Supplied data: Begin

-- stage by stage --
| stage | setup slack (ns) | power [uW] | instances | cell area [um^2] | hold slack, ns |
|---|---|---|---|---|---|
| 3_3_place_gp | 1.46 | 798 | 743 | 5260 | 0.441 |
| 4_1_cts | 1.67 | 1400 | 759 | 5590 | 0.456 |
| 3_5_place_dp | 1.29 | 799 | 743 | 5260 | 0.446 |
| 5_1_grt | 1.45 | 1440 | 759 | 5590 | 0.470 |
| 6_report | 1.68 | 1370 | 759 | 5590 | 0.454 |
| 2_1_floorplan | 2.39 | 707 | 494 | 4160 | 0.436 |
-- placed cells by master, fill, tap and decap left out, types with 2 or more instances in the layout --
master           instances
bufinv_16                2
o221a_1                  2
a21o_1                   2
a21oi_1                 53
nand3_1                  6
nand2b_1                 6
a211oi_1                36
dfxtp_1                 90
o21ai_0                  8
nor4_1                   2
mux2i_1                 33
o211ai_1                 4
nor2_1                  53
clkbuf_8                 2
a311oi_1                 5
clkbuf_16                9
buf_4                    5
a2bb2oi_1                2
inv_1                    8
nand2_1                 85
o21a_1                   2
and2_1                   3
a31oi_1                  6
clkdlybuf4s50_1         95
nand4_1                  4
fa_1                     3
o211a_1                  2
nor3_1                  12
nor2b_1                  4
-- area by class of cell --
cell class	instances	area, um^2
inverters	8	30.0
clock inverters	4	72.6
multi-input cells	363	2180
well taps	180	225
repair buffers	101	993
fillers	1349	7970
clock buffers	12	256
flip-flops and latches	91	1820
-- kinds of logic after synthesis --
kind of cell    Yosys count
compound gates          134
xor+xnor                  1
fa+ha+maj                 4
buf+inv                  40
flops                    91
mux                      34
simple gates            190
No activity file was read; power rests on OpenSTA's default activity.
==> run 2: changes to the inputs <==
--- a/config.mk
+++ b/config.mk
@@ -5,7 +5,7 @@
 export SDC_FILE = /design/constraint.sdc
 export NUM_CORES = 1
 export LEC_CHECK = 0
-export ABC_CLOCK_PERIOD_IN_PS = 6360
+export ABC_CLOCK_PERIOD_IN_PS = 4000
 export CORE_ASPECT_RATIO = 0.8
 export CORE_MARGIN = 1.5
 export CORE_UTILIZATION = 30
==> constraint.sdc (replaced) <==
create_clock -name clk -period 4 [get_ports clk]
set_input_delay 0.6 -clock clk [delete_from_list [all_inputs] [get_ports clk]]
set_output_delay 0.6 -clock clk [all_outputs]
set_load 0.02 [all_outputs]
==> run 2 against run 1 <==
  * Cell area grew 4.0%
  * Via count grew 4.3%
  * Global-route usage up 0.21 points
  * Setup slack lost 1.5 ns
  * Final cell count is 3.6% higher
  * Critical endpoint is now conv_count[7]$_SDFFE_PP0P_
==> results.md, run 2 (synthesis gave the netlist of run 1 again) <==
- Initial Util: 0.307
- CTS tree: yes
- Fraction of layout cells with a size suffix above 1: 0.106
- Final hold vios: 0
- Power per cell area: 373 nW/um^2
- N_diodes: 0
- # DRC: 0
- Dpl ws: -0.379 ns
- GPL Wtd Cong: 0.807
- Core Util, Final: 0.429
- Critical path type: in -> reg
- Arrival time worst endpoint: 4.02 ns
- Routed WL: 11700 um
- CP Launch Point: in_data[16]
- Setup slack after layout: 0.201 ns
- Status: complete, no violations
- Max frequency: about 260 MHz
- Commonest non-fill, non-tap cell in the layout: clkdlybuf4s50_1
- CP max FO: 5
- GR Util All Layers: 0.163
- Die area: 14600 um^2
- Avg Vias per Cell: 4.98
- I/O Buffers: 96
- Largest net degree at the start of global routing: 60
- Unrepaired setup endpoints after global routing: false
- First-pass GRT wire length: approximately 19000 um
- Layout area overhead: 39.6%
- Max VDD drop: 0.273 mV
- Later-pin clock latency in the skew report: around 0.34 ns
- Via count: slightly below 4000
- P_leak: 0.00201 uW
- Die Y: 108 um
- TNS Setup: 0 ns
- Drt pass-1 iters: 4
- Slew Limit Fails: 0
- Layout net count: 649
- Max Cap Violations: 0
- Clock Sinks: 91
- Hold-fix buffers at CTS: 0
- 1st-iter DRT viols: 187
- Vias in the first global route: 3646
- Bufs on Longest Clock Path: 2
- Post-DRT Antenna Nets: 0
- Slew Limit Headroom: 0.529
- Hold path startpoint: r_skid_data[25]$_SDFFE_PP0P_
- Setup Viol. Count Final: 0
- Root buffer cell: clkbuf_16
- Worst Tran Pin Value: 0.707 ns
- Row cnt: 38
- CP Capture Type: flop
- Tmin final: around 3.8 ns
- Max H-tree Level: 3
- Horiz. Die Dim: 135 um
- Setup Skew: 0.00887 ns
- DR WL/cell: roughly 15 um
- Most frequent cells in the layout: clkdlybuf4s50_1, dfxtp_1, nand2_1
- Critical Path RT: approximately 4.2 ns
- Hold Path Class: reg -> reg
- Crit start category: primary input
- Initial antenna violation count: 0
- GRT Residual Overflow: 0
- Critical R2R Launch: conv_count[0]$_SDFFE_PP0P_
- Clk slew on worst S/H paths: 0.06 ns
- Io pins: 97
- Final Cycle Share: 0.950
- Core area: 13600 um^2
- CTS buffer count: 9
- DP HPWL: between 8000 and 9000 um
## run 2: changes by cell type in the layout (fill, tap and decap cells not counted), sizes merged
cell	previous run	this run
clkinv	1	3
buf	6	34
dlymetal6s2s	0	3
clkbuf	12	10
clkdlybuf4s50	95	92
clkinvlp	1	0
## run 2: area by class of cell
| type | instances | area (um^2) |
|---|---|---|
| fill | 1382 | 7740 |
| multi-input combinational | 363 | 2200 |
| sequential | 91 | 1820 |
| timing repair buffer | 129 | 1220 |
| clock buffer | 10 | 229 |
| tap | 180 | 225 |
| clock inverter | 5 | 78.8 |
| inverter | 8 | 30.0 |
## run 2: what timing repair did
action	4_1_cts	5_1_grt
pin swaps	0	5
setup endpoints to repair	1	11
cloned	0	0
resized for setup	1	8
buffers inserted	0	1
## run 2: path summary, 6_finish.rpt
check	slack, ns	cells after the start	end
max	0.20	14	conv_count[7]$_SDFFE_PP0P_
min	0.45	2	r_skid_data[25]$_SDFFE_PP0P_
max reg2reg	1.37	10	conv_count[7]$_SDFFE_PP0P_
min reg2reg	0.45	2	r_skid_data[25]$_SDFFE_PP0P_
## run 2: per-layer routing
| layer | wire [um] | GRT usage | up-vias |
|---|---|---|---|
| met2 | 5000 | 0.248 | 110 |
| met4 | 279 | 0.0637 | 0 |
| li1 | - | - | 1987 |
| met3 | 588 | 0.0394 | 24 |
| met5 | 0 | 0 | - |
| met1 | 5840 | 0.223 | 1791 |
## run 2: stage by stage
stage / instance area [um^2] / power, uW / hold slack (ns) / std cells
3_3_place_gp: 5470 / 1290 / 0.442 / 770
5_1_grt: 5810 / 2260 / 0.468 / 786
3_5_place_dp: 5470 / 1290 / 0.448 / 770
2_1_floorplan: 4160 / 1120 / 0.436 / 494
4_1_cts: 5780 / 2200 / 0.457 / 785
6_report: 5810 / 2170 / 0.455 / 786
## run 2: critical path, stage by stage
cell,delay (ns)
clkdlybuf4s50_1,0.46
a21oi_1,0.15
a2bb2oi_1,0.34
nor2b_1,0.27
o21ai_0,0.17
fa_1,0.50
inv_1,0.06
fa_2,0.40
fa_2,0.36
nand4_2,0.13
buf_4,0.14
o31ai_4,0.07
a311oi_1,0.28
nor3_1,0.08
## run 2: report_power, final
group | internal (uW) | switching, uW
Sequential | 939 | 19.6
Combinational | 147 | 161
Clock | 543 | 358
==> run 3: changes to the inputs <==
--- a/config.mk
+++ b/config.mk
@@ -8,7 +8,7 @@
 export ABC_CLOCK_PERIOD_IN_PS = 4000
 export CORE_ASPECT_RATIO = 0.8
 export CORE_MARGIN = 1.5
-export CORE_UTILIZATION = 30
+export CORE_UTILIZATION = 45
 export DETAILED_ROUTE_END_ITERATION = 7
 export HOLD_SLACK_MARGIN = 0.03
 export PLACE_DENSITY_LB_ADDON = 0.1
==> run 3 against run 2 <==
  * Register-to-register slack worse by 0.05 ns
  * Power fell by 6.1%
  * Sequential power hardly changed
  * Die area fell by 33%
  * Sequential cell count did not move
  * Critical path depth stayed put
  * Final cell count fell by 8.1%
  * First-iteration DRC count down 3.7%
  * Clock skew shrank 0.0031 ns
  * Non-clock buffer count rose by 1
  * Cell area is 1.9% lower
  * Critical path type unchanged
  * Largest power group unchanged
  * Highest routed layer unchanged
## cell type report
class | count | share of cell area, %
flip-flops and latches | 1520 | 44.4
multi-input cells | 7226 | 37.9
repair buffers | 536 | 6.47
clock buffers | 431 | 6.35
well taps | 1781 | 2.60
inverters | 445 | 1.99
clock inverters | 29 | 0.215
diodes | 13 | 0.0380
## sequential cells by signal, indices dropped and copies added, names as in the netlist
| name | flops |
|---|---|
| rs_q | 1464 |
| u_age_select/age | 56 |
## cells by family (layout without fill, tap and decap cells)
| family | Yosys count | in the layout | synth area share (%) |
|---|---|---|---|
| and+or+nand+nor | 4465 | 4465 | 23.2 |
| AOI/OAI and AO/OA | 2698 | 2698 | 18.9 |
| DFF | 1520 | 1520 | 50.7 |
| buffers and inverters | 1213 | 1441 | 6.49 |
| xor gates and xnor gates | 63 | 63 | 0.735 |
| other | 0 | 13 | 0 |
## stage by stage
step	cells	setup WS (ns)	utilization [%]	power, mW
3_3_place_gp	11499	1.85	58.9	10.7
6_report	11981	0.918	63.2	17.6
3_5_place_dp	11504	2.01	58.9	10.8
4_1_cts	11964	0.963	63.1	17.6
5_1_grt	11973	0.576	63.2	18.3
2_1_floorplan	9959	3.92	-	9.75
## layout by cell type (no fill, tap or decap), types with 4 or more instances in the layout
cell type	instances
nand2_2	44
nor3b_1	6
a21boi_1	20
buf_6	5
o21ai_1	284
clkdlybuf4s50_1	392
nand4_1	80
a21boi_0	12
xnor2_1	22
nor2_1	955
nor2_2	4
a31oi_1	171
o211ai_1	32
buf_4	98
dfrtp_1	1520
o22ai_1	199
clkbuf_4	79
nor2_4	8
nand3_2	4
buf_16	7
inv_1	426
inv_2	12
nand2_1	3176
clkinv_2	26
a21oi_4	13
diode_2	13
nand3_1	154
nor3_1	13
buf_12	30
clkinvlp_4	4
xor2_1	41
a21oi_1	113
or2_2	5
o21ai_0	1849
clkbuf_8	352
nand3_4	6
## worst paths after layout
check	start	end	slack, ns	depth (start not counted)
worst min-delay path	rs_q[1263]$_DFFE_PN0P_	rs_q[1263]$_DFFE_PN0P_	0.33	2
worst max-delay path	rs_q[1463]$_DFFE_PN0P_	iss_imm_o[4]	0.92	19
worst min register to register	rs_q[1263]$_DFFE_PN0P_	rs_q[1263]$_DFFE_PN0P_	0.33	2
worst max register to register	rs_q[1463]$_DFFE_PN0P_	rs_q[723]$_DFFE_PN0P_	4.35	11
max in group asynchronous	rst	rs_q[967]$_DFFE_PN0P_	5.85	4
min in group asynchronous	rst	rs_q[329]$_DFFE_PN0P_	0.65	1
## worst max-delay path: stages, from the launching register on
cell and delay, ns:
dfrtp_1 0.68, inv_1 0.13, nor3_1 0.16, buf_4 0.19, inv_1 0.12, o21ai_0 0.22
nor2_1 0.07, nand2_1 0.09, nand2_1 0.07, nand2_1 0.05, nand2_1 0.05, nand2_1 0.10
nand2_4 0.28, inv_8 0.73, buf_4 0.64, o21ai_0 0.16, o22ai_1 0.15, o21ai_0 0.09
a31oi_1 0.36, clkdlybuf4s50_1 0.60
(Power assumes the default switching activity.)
$ cat config.mk
export PLATFORM = sky130hd
export DESIGN_NAME = alu_regfile_pipe_flat
export DESIGN_NICKNAME = d
export VERILOG_FILES = /design/src/rtl/alu_regfile_pipe_if.sv /design/src/rtl/alu_regfile_pipe.sv /design/src/flat_wrapper.sv
export SDC_FILE = /design/constraint.sdc
export NUM_CORES = 1
export LEC_CHECK = 0
export CAP_MARGIN = 10
export CORE_UTILIZATION = 40
export CTS_CLUSTER_DIAMETER = 40
export CTS_CLUSTER_SIZE = 8
export DETAILED_ROUTE_END_ITERATION = 8
export GPL_ROUTABILITY_DRIVEN = 0
export PLACE_DENSITY = 0.66
export SLEW_MARGIN = 20
export SYNTH_ARGS = -nofsm -noshare
export SYNTH_HDL_FRONTEND = slang
export SYNTH_SLANG_ARGS = --single-unit
$ cat constraint.sdc
create_clock -name i_clk -period 3.61 [get_ports i_clk]
set_clock_uncertainty 0.15 [all_clocks]
set_input_delay 0.722 -clock i_clk [delete_from_list [all_inputs] [get_ports i_clk]]
set_output_delay 0.722 -clock i_clk [all_outputs]
set_load 0.05 [all_outputs]
$ cat src/rtl/alu_regfile_pipe_if.sv
// Decode-side bus of the execute stage: operation issue, debug read port and writeback results.
// The master drives operations; the slave is the execute datapath.
interface alu_regfile_pipe_if #(
    parameter int WIDTH = 16,
    parameter int NREGS = 16
);
    localparam int AW = $clog2(NREGS);

    logic             in_valid;
    logic             in_ready;
    logic [3:0]       op;
    logic [AW-1:0]    rd;
    logic [AW-1:0]    ra;
    logic [AW-1:0]    rb;
    logic             use_imm;
    logic [WIDTH-1:0] imm;
    logic [AW-1:0]    dbg_sel;
    logic [WIDTH-1:0] dbg_data;
    logic             res_valid;
    logic [WIDTH-1:0] res_data;
    logic [4:0]       flags;

    modport master (
        output in_valid, op, rd, ra, rb, use_imm, imm, dbg_sel,
        input  in_ready, dbg_data, res_valid, res_data, flags
    );

    modport slave (
        input  in_valid, op, rd, ra, rb, use_imm, imm, dbg_sel,
        output in_ready, dbg_data, res_valid, res_data, flags
    );
endinterface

Supplied data: End

■ **Goal of the exercise**
Nothing should appear in the answer except the lines above from the line with "is 3.6% higher" through the line with "- Slew Limit Fails: 0", both included, written out exactly.

■ **Answer box**
  * Final cell count is 3.6% higher
  * Critical endpoint is now conv_count[7]$_SDFFE_PP0P_
==> results.md, run 2 (synthesis gave the netlist of run 1 again) <==
- Initial Util: 0.307
- CTS tree: yes
- Fraction of layout cells with a size suffix above 1: 0.106
- Final hold vios: 0
- Power per cell area: 373 nW/um^2
- N_diodes: 0
- # DRC: 0
- Dpl ws: -0.379 ns
- GPL Wtd Cong: 0.807
- Core Util, Final: 0.429
- Critical path type: in -> reg
- Arrival time worst endpoint: 4.02 ns
- Routed WL: 11700 um
- CP Launch Point: in_data[16]
- Setup slack after layout: 0.201 ns
- Status: complete, no violations
- Max frequency: about 260 MHz
- Commonest non-fill, non-tap cell in the layout: clkdlybuf4s50_1
- CP max FO: 5
- GR Util All Layers: 0.163
- Die area: 14600 um^2
- Avg Vias per Cell: 4.98
- I/O Buffers: 96
- Largest net degree at the start of global routing: 60
- Unrepaired setup endpoints after global routing: false
- First-pass GRT wire length: approximately 19000 um
- Layout area overhead: 39.6%
- Max VDD drop: 0.273 mV
- Later-pin clock latency in the skew report: around 0.34 ns
- Via count: slightly below 4000
- P_leak: 0.00201 uW
- Die Y: 108 um
- TNS Setup: 0 ns
- Drt pass-1 iters: 4
- Slew Limit Fails: 0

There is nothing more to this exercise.